The Great Holy Meteoron Monastery

The Great Holy Meteoron Monastery
The Great Holy Meteoron Monastery

The Holy Monastery of Great Meteoron is the oldest and largest of all the monasteries. Within its name, Meteoro stands for “suspended in the air” due to the cliff formation of a massive pillar of rock it was built on. The Great Meteoron Monastery was founded in the 14th century by Saint Athanasios, the Meteorite. He was also attributed to forming structured monasticism for the whole region, thus making this monastery the foundation of organized monasticism in Meteora.

The monks that built this monastery did so at great sacrifice and suffering. The first monks took 25-30 years of hard labor to assemble the materials needed on the top of the huge pillar of stone. It took another 20-25 years to build and complete the structure we see today. These monks were isolated during this whole time. Most who constructed this magnificent structure, especially the 14 monks who followed Athanasios, never lived to see it completed. Their faith was so strong that they persevered to complete this herculean effort though they never could see it themselves.

The main church of the Holy Monastery of Great Meteoron was built in the 16th century. It is decorated with spectacular frescos from the same century. These are some of the best examples of post-Byzantine Greek art.
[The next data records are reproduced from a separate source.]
$ cat src/rtl/sseg_pkg.sv
// Shared types and constants for the four-digit seven-segment formatter.
package sseg_pkg;

    localparam int NDIG        = 4;
    localparam int MAX_POS     = 9999;
    localparam int MAX_NEG_MAG = 999;
    localparam int ITER        = 14;

    typedef enum logic [1:0] {
        IDLE  = 2'd0,
        CLAMP = 2'd1,
        SHIFT = 2'd2,
        PLACE = 2'd3
    } state_t;

    // Index of the most-significant non-zero BCD digit; 0 when all digits are zero.
    function automatic logic [1:0] msd_idx(input logic [NDIG*4-1:0] bcd);
        logic [1:0] m;
        m = 2'd0;
        for (int i = 1; i < NDIG; i++)
            if (bcd[i*4 +: 4] != 4'd0) m = 2'(i);
        return m;
    endfunction

endpackage

$ cat src/rtl/sseg_digits_bcd_adj3.sv
// Double-dabble correction for one BCD nibble: add 3 when the nibble is 5 or more.
module bcd_adj3 (
    input  logic [3:0] din,
    output logic [3:0] dout
);
    assign dout = (din >= 4'd5) ? din + 4'd3 : din;
endmodule

$ cat src/rtl/sseg_digits.sv
// Signed 16-bit to four-digit BCD display formatter with sign, decimal point and blanking.
// Define SSEG_DIGITS_LZB_EN to blank leading zeros and float the sign next to the leading digit.
module sseg_digits
    import sseg_pkg::*;
(
    input  logic        clk,
    input  logic        reset_n,
    input  logic [15:0] value,
    input  logic        load,
    input  logic        dp_en,
    input  logic [1:0]  dp_sel,
    output logic        busy,
    output logic        done,
    output logic [15:0] num,
    output logic [3:0]  blank,
    output logic [3:0]  sign,
    output logic [3:0]  dp
);

    state_t state, state_nxt;

    logic [15:0] val_q;
    logic        dpen_q;
    logic [1:0]  dpsel_q;
    logic        neg_q;
    logic [3:0]  cnt;
    logic        commit;
    logic [29:0] sh;                 // {bcd[15:0], bin[13:0]}
    logic [NDIG-1:0][3:0] adj;
    logic [29:0] pre;

    logic [16:0] mag_full;
    logic [13:0] mag_c;

    logic [15:0] num_c,   num_p;
    logic [3:0]  blank_c, blank_p;
    logic [3:0]  sign_c,  sign_p;
    logic [3:0]  dp_c,    dp_p;
    logic [1:0]  spos;

    assign busy = (state != IDLE) || commit;

    for (genvar i = 0; i < NDIG; i++) begin : g_adj
        bcd_adj3 u_adj (.din(sh[14 + 4*i +: 4]), .dout(adj[i]));
    end
    assign pre = {adj, sh[13:0]};

    // Magnitude with the 17th bit so -32768 negates cleanly before clamping.
    always_comb begin
        mag_full = val_q[15] ? (17'd0 - {val_q[15], val_q}) : {1'b0, val_q};
        mag_c    = mag_full[13:0];
        if (!val_q[15] && mag_full > 17'(MAX_POS))
            mag_c = 14'(MAX_POS);
        else if (val_q[15] && mag_full > 17'(MAX_NEG_MAG))
            mag_c = 14'(MAX_NEG_MAG);
    end

    always_comb begin
        state_nxt = state;
        case (state)
            IDLE:    if (load && !commit) state_nxt = CLAMP;
            CLAMP:   state_nxt = SHIFT;
            SHIFT:   if (cnt == 4'(ITER - 1)) state_nxt = PLACE;
            PLACE:   state_nxt = IDLE;
            default: state_nxt = IDLE;
        endcase
    end

    always_comb begin
        num_c = sh[29:14];
`ifdef SSEG_DIGITS_LZB_EN
        spos = msd_idx(sh[29:14]) + 2'd1;
        for (int i = 0; i < NDIG; i++)
            blank_c[i] = 2'(i) > msd_idx(sh[29:14]);
`else
        spos    = 2'd3;
        blank_c = 4'b0000;
`endif
        sign_c = 4'b0000;
        for (int i = 0; i < NDIG; i++) begin
            if (neg_q && spos == 2'(i)) begin
                sign_c[i]      = 1'b1;
                blank_c[i]     = 1'b0;
                num_c[i*4 +: 4] = 4'd0;
            end
        end
        dp_c = dpen_q ? (4'b0001 << dpsel_q) : 4'b0000;
        dp_c = dp_c & ~(blank_c | sign_c);
    end

    always_ff @(posedge clk or negedge reset_n) begin
        if (!reset_n) begin
            state   <= IDLE;
            val_q   <= '0;
            dpen_q  <= 1'b0;
            dpsel_q <= '0;
            neg_q   <= 1'b0;
            cnt     <= '0;
            sh      <= '0;
            commit  <= 1'b0;
            num_p   <= '0;
            blank_p <= '0;
            sign_p  <= '0;
            dp_p    <= '0;
            done    <= 1'b0;
            num     <= '0;
            blank   <= 4'b1111;
            sign    <= '0;
            dp      <= '0;
        end else begin
            state <= state_nxt;
            done  <= 1'b0;
            case (state)
                IDLE: if (load && !commit) begin
                    val_q   <= value;
                    dpen_q  <= dp_en;
                    dpsel_q <= dp_sel;
                end
                CLAMP: begin
                    neg_q <= val_q[15];
                    sh    <= {16'd0, mag_c};
                    cnt   <= '0;
                end
                SHIFT: begin
                    sh  <= {pre[28:0], 1'b0};
                    cnt <= cnt + 4'd1;
                end
                PLACE: begin
                    num_p   <= num_c;
                    blank_p <= blank_c;
                    sign_p  <= sign_c;
                    dp_p    <= dp_c;
                    commit  <= 1'b1;
                end
                default: ;
            endcase
            // Output register stage: all display outputs change together with done.
            if (commit) begin
                commit <= 1'b0;
                done   <= 1'b1;
                num    <= num_p;
                blank  <= blank_p;
                sign   <= sign_p;
                dp     <= dp_p;
            end
        end
    end

endmodule

$ cat config.mk
export PLATFORM = sky130hd
export DESIGN_NAME = sseg_digits
export DESIGN_NICKNAME = d
export VERILOG_FILES = /design/src/rtl/sseg_pkg.sv /design/src/rtl/sseg_digits_bcd_adj3.sv /design/src/rtl/sseg_digits.sv
export SDC_FILE = /design/constraint.sdc
export NUM_CORES = 1
export LEC_CHECK = 0
export CAP_MARGIN = 5
export CORE_ASPECT_RATIO = 0.9
export CORE_MARGIN = 5
export CORE_UTILIZATION = 40
export DETAILED_ROUTE_END_ITERATION = 6
export SLEW_MARGIN = 5
export SYNTH_ARGS = -nofsm -noshare
export SYNTH_HDL_FRONTEND = slang
export SYNTH_SLANG_ARGS = --single-unit
export TNS_END_PERCENT = 50
$ cat constraint.sdc
create_clock -name clk -period 4.15 [get_ports clk]
set_clock_uncertainty 0.15 [all_clocks]
set_input_delay 1.245 -clock clk [delete_from_list [all_inputs] [get_ports clk]]
set_output_delay 1.245 -clock clk [all_outputs]
set_load 0.02 [all_outputs]
Yosys cells after proc, flatten, opt, wreduce, memory -nomap -nowiden
Cells that the tools add are included.
{"block": "classes", "add_sub_neg": 6, "order_cmp": 6, "eq_ne": 6, "shift": 1, "n_mux": 18, "n_bitwise": 2, "n_reduce_logical": 11}
{"op": "$pmux W30 S2", "count": 1}
{"op": "$mux W14", "count": 2}
{"op": "$mux W4", "count": 5}
{"op": "$gt A17 B10 Y1 const B", "count": 1}
{"op": "$gt A17 B14 Y1 const B", "count": 1}
{"op": "$mux W17", "count": 1}
{"op": "$sub A1 B16 Y17 const A", "count": 1}
{"op": "$ge A4 B3 Y1 const B", "count": 4}
{"op": "$add A4 B2 Y4 const B", "count": 3}
{"op": "$pmux W2 S4", "count": 1}
{"op": "$pmux W4 S2", "count": 1}
{"op": "$add A4 B1 Y4 const B", "count": 1}
{"op": "$and A4 B4 Y4", "count": 1}
{"op": "$eq A2 B2 Y1 const B", "count": 2}
{"op": "$eq A4 B4 Y1 const B", "count": 1}
{"op": "$mux W1", "count": 4}
{"op": "$mux W2", "count": 2}
{"op": "$ne A2 B2 Y1 const B", "count": 2}
{"op": "$not A4 Y4", "count": 1}
{"op": "$reduce_and A2 Y1", "count": 2}
{"op": "$reduce_bool A2 Y1", "count": 2}
{"op": "$shl A1 B2 Y4 const A", "count": 1}
{"op": "$add A3 B2 Y3 const B", "count": 1}
{"op": "$logic_and A1 B1 Y1", "count": 3}
{"op": "5 further kinds", "count": 6}
{"block": "totals", "register_bits": 104, "input_bits": 22, "elab_cells": 66}

Logic depth before layout (Yosys ltp)
Gate-level depths: netlist of run 1.
{"block": "depth", "ltp_word": 7, "depth_mapped": 9, "ltp_nobuf": 9}

Modules after synthesis
A second synthesis of run 1 with hierarchy kept.
{"block": "unflattened", "hier_cells": 501, "area_unflattened_um2": 5197.5}
{"module": "sseg_digits", "n_inst": 1, "cells_each": 437, "area_each_um2": 4792.1, "seq_area_each_um2": 2528.7}
{"module": "bcd_adj3", "n_inst": 4, "cells_each": 16, "area_each_um2": 101.3, "seq_area_each_um2": 0.0}

Worst setup path before layout of run 1
OpenSTA, ideal clock, no wires.
{"block": "synth_timing", "kind": "in2reg", "from": "in load", "to": "reg val_q[10]", "arrival_ns": 2.365, "slack_ns": 1.510, "stages": 4, "n_path_buf": 2, "cell_sequence": "nand3b_1 > clkbuf_1 > clkbuf_1 > mux2_2"}
{"block": "synth_via", "elab_chain_cells": 2}
{"item": "from (decl)", "line": "sseg_digits.sv:9", "text": "input logic load,"}
{"item": "$logic_and A1 B1 Y1", "line": "sseg_digits.sv:114", "text": "IDLE: if (load && !commit) begin"}
{"item": "$reduce_and A2 Y1 (no source line)"}
{"item": "to (signal assigned)", "line": "sseg_digits.sv:115", "text": "val_q <= value;"}
{"item": "to (decl)", "line": "sseg_digits.sv:22", "text": "logic [15:0] val_q;"}
Every way passes these cells.
A chain may end at the register's enable or synchronous reset.

Final worst setup path of run 1
{"block": "layout_timing", "from": "reg state[0]", "to": "out busy"}
{"block": "layout_via", "elab_chain_cells": 2}
{"item": "from (decl)", "line": "sseg_digits.sv:20", "text": "state_t state, state_nxt;"}
{"item": "from (signal assigned)", "line": "sseg_digits.sv:111", "text": "state <= state_nxt;"}
{"item": "$reduce_bool A2 Y1", "line": "sseg_digits.sv:41", "text": "assign busy = (state != IDLE) || commit;"}
{"item": "$logic_or A1 B1 Y1", "line": "sseg_digits.sv:41"}
{"item": "to (decl)", "line": "sseg_digits.sv:12", "text": "output logic busy,"}
Every way passes these cells.

==> results_dict.tcl, run 1 <==
set metrics [dict create \
    reg2reg_from "val_q[6]" \
    start_util_pct 40.4 \
    ir_drop_mv 0.265 \
    drt_wl_total_um 9810 \
    cts_sinks 101 \
    hold-path-endpoint "sh[5]" \
    fillers 1173 \
    io_buffers 48 \
    worst_pin_slew_ps 1040 \
    ant_nets 0 \
    crit_arrival_ps 1770 \
    syn_avg_cell_area_um2 11.0 \
    hold_violations 0 \
    cp_cell_sequence "inv_1, ha_1, nand2b_1, clkdlybuf4s50_1" \
    synthArstFlopShare_pct 100 \
    synth_top_area_share_pct 49.2 \
    power_leakage_uw 0.00255 \
    ios 52 \
    area_growth_pct 16.9 \
    yosys_warnings 0 \
    slew_violations 0 \
    max_stage_delay_ps 600 \
    drv_cap 0 \
    clock_latency_ps 350 \
    die-area_um2 15100 \
    rows 39 \
    setup_viol 0 \
    grt_pass1_wl_um 17000 \
    postCtsSetupBuffers 0 \
    first_global_vias 3580 \
    hp-class "flip-flop to flip-flop" \
    worstSetupEndpointType "primary output" \
    yosysMostFrequentCell "dfrtp_1" \
    drtPass1Iterations 4 \
    fin_tns_setup_ps 0 \
    cts.path.max_buffers 2 \
    reg2reg_depth 7 \
    cp_data_required_time_ps 2750 \
    root_buffer "clkbuf_16" \
    multiInputGateArea_um2 2300 \
    drc_errors 0 \
    utilization_pct 47.2 \
    hold_depth 2 \
    antenna_cells 0 \
    cts_resized 0 \
    die_height_um 117 \
    overflow 0 \
    power_density_nw_per_um2 668 \
    nets 534 \
    synth_top_cell_by_area "dfrtp_1" \
    yosysSeqAreaShare_pct 49.8 \
    crit_type "flip-flop to primary output" \
    gr-usage-all-layers_pct 14.0 \
    post-place-cells 650 \
    synth_flop_cell "dfrtp_1" \
    gp_congestion 0.893 \
    hp-start "sh[5]" \
    die_x_um 129 \
    dr_total_vias 3576 \
    grt_setup_unrepaired "false" \
    antenna_found_initial 0 \
    synthTopCellsByCount "dfrtp_1 (100), mux2_2 (56), inv_1 (25), nor2_1 (24)" \
    slew_headroom_pct 30.8 \
    cts_buffers 9 \
    synth_edf_count 0 \
    drive_above_1_share_pct 17.9 \
    hold_buffers 0 \
    finalNonFillerCells 666 \
    cp_max_fo 4 \
    ys_ff_latch 101 \
    synthTopCellsByArea "dfrtp_1 (49%), mux2_2 (12%), ha_1 (3.7%)" \
    post-route-min-period_ps 3170 \
    synthCells 464 \
    layout.area.seq_um2 2530 \
    crit_path_start_kind "flip-flop" \
    drt_iter0_drc 176 \
    r2r_end "sh[1]" \
    clkTransAtPathRegs_ps 70 \
    status "completed" \
    htreeDepth 3 \
    syn_area_um2 5080 \
    core_um2 12600 \
    fin_crit_sh_pct 76.4 \
    clock.fmax_mhz 316 \
    cts_tree "yes" \
    grt_max_degree 102 \
    via_per_inst 5.37 \
    slowest_stage "clkdlybuf4s50_1" \
    reg2reg_setup_slack_ps 1360 \
    routedWlPerCell_um 14.7 \
    hpwlAfterDp_um 6690 \
    synth_cell_types 62 \
]
per-stage QoR:
| stage | hold slack (ps) | total power (µW) | worst slack, ps | cell area [µm²] |
|---|---|---|---|---|
| after global routing | 373 | 4270 | 913 | 5940 |
| after CTS | 344 | 4010 | 954 | 5940 |
| after detailed placement | 331 | 3190 | 1350 | 5660 |
| final | 341 | 3970 | 981 | 5940 |
| after global placement | 326 | 3180 | 1370 | 5660 |
| after floorplan | 202 | 2760 | 1510 | 5090 |
sequential cells by signal (all words and copies together) (netlist names), 2 cells and up:
| register | count |
|---|---|
| num_p | 16 |
| cnt | 4 |
| val_q | 16 |
| dp | 4 |
| state | 2 |
| dpsel_q | 2 |
| dp_p | 4 |
| sh | 30 |
| num | 16 |
power breakdown:
part	switching [µW]	internal [µW]	total [µW]
clock network	374	427	802
registers	305	1250	1550
logic	903	712	1620
worst max-delay path by stage:
stage | startpoint | to | slack [ps] | cells past startpoint
4_1_cts | state[0] | busy | 950 | 4
6_report | state[0] | busy | 980 | 4
3_3_place_gp | val_q[6] | sh[3] | 1370 | 7
5_1_grt | state[0] | busy | 910 | 4
3_5_place_dp | state[0] | busy | 1350 | 4
2_1_floorplan | load | val_q[10] | 1510 | 4
critical path: cells and delay by family (launching register included):
kind                     cells  cell delay, ps
adder cells (fa/ha/maj)      1             250
buffers and inverters        2             680
flip-flops                   1             400
AND/OR/NAND/NOR              1              90
cell usage in the layout, fill, tap and decap left out, types with 5 or more instances in the layout:
master,instances
xor2_1,6
o2bb2ai_1,8
ha_1,15
nand2_1,19
xnor2_1,8
o21ai_1,9
nor2_1,24
o21ai_0,20
a21oi_1,21
clkdlybuf4s50_1,47
or3_1,8
nor3_1,7
nand3b_1,5
inv_1,25
o22ai_1,7
dfrtp_1,100
nor3b_1,5
nor2b_1,6
nand2b_1,10
a31oi_1,10
mux2_2,56
nand3_1,5
buf_4,5
clkbuf_16,9
cell families after synthesis:
family,count (synthesis),synth area share [%]
AO/OA/AOI/OAI,102,13.0
XOR/XNOR,14,2.41
other,1,0.0738
flip-flops,101,49.8
multiplexers,60,13.2
adder cells (fa/ha/maj),15,3.69
buffers and inverters,58,5.05
AND/OR/NAND/NOR,113,12.8
per-layer routing:
metal	part of all wire (%)	wire, µm	up-vias	track usage (%)
met5	0	0	-	0
met4	1.4	141	0	5.74
met3	4.9	478	15	3.45
met2	47	4630	78	22.9
met1	46	4560	1768	17.9
li1	-	-	1715	-
layout make-up:
class                           count  share of cell area (%)
Timing Repair Buffer               53                    8.89
Multi-Input combinational cell    307                    38.8
Tap cell                          164                    3.45
Inverter                           25                    1.58
Sequential cell                   101                    42.6
Clock inverter                      6                   0.737
Clock buffer                       10                    4.02
No activity file was read; power rests on OpenSTA's default activity.
==> run 2, diff against run 1 <==
clock period = 3.18 ns   (was 4.15 ns; I/O delays follow)
==> run 2 against run 1 <==
  * Core utilization rose by 0.64 points
  * Critical path depth unchanged
  * Clock-buffer cell count did not move
  * Sequential cell count is the same
  * Largest power group unchanged
==> results_dict.tcl, run 2 (synthesized netlist as in run 1, its figures left out) <==
set metrics [dict create \
    clkTransAtPathRegs_ps 70 \
    path_depth 4 \
    cts_tree "yes" \
    cts_buffers 9 \
    slew_headroom_pct 64.8 \
    crit_type "flip-flop to primary output" \
    drtPass1Iterations 4 \
    drv_cap 0 \
    start_util_pct 40.4 \
    setup_viol 0 \
    drive_above_1_share_pct 18.9 \
    hold-path-endpoint "sh[6]" \
    ir_drop_mv 0.361 \
    gp_congestion 0.887 \
    worst_pin_slew_ps 527 \
    via_per_inst 5.33 \
    io_buffers 48 \
    area_growth_pct 18.5 \
    ant_nets 0 \
    multiInputGateArea_um2 2300 \
    rows 39 \
    dr_total_vias 3580 \
    largest_reg_flops 30 \
    cts_resized 0 \
    max_stage_delay_ps 610 \
    grt_max_degree 63 \
    nets 540 \
    fin_crit_sh_pct 91.0 \
    status "completed" \
    setup_slack_ps 287 \
    die_height_um 117 \
    reg2reg_from "val_q[1]" \
    layout_commonest_cell "dfrtp_1" \
    overflow 0 \
    first_global_vias 3692 \
    antenna_found_initial 0 \
    hold_depth 2 \
    regMostFlops "sh" \
    crit_path_start_kind "flip-flop" \
    fin_tns_setup_ps 0 \
    antenna_cells 0 \
    layout.area.seq_um2 2530 \
    hp-class "flip-flop to flip-flop" \
    cp_cell_sequence "inv_1, ha_1, nand2b_1, clkdlybuf4s50_1" \
    hpwlAfterDp_um 7160 \
    path_delay_family "buffers and inverters" \
    cp_max_fo 4 \
    clock.fmax_mhz 346 \
    r2r_end "sh[1]" \
    ios 52 \
    crit_buf_inv 2 \
    hold_violations 0 \
    power_leakage_uw 0.00260 \
    grt_setup_unrepaired "false" \
    reg2reg_setup_slack_ps 430 \
    routedWlPerCell_um 15.3 \
    drt_iter0_drc 150 \
    core_um2 12600 \
    preCtsSetupSlack_ps 459 \
    drc_errors 0 \
    cp_data_required_time_ps 2080 \
    reg2reg_depth 9 \
    postCtsSetupBuffers 0 \
    fillers 1163 \
    post-route-min-period_ps 2890 \
    clock_latency_ps 350 \
    root_buffer "clkbuf_16" \
    cts.path.max_buffers 2 \
    grt_pass1_wl_um 17800 \
    crit_arrival_ps 1790 \
    hold_buffers 0 \
    die_x_um 129 \
    power_density_nw_per_um2 890 \
    drt_wl_total_um 10300 \
    slew_violations 0 \
    slowest_stage "clkdlybuf4s50_1" \
    final_cell_mix "dfrtp_1 (100), mux2_2 (56), clkdlybuf4s50_1 (47), inv_1 (25), nor2_1 (24)" \
    cts_sinks 101 \
    worstSetupEndpointType "primary output" \
    hp-start "sh[6]" \
    htreeDepth 3 \
    die-area_um2 15100 \
    gr-usage-all-layers_pct 14.6 \
]
[run 2: cell types whose count changed in the layout (fill, tap and decap cells not counted), moves of 2 or more]
cell      delta
buf_4        +6
clkinv_2     -2
clkinv_4     +3
inv_6        -3
inv_8        +2
[run 2: final cells by class]
class                   count  area share [%]
inverters                  25            1.56
clock inverters             6            1.31
repair buffers             59            9.52
clock buffers              10            3.97
flip-flops and latches    101            42.0
multi-input cells         307            38.3
well taps                 164            3.41
[run 2: worst max-delay path by stage]
stage | endpoint | startpoint | slack (ps)
floorplan | sh[12] | val_q[2] | 710
global placement | sh[0] | val_q[2] | 470
detailed placement | sh[1] | val_q[1] | 460
CTS | busy | state[0] | 270
global route | busy | state[0] | 180
finish | busy | state[0] | 290
[run 2: per-stage QoR]
| step | std cells | hold WS, ps | total power (µW) | utilization, % | area [µm²] |
|---|---|---|---|---|---|
| 2_1_floorplan | 466 | 202 | 3600 | - | 5090 |
| 3_3_place_gp | 656 | 324 | 4220 | 45.3 | 5700 |
| 3_5_place_dp | 656 | 329 | 4250 | 45.3 | 5700 |
| 4_1_cts | 672 | 345 | 5430 | 47.8 | 6020 |
| 5_1_grt | 672 | 364 | 5780 | 47.8 | 6020 |
| 6_report | 672 | 336 | 5360 | 47.8 | 6020 |
[run 2: metal layers]
| metal | vias up | global-route usage (%) | wire, µm |
|---|---|---|---|
| li1 | 1731 | - | - |
| met1 | 1768 | 18.7 | 4790 |
| met2 | 73 | 24.1 | 4930 |
| met3 | 8 | 4.95 | 449 |
| met4 | 0 | 3.57 | 97 |
| met5 | - | 0 | 0 |
[run 2: worst min-delay path: stages, from the launching register on]
cell	delay [ps]
dfrtp_1	330
a21oi_1	60
o21ai_1	60
[run 2: power by group]
group,switching [µW],internal (µW),total [µW]
Sequential,357,1630,1980
Combinational,1250,975,2230
Clock,504,647,1150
There is a wonderful museum to visit with highly regarded religious icons. The view alone makes this monastery a must-do.

Entry and difficulty

As in all cases, you must wear appropriate clothing because this is a holy place. See below for specifics. The cost for entry is 3 euros.

This is the most difficult of the monasteries to reach. There are over 300 steps to climb to get to the entry. Pack water and some snacks, especially in the warmer months. There is most often a roadside canteen for before and after your climb of the 300 steps.

Notes

Sadly, we could not visit this monastery as it is not open the day we were visiting (a good reason to plan at least 2 full days in the area). We spent quite a bit of time photographing it and visiting the various terraces near it. It truly was spectacular.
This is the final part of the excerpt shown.